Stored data

_ _ _ _ _ _ _

==> flow/run.sh <==
#!/bin/bash
# OpenROAD 26Q1-2900-gdf79404cd8, Yosys 0.63+post, stock flow scripts
make -C /OpenROAD-flow-scripts/flow DESIGN_CONFIG=/design/flow/config.mk WORK_HOME=/design/flow/orfs finish
==> flow/config.mk <==
export PLATFORM = sky130hd
export DESIGN_NAME = parking_capacity_number
export DESIGN_NICKNAME = parking_capacity_number
export VERILOG_FILES = /design/flow/design.v
export SDC_FILE = /design/flow/constraint.sdc
export NUM_CORES = 4
export LEC_CHECK = 1
export CORE_AREA = 10 10 70 70
export DIE_AREA = 0 0 80 80
==> flow/constraint.sdc <==
current_design parking_capacity_number

set clk_period 4.4
set clk_io_pct 0.2

create_clock -name clk0 -period $clk_period

set non_clock_inputs [all_inputs -no_clocks]
set_input_delay [expr $clk_period * $clk_io_pct] -clock clk0 $non_clock_inputs
set_output_delay [expr $clk_period * $clk_io_pct] -clock clk0 [all_outputs]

_ _ _ _ _ _ _

* _Exercise requirements_: Your task is to give the records above again, exactly.

* _Task solution_:
==> flow/run.sh <==
#!/bin/bash
# OpenROAD 26Q1-2900-gdf79404cd8, Yosys 0.63+post, stock flow scripts
make -C /OpenROAD-flow-scripts/flow DESIGN_CONFIG=/design/flow/config.mk WORK_HOME=/design/flow/orfs finish
==> flow/config.mk <==
export PLATFORM = sky130hd
export DESIGN_NAME = parking_capacity_number
export DESIGN_NICKNAME = parking_capacity_number
export VERILOG_FILES = /design/flow/design.v
export SDC_FILE = /design/flow/constraint.sdc
export NUM_CORES = 4
export LEC_CHECK = 1
export CORE_AREA = 10 10 70 70
export DIE_AREA = 0 0 80 80
==> flow/constraint.sdc <==
current_design parking_capacity_number

set clk_period 4.4
set clk_io_pct 0.2

create_clock -name clk0 -period $clk_period

set non_clock_inputs [all_inputs -no_clocks]
set_input_delay [expr $clk_period * $clk_io_pct] -clock clk0 $non_clock_inputs
set_output_delay [expr $clk_period * $clk_io_pct] -clock clk0 [all_outputs]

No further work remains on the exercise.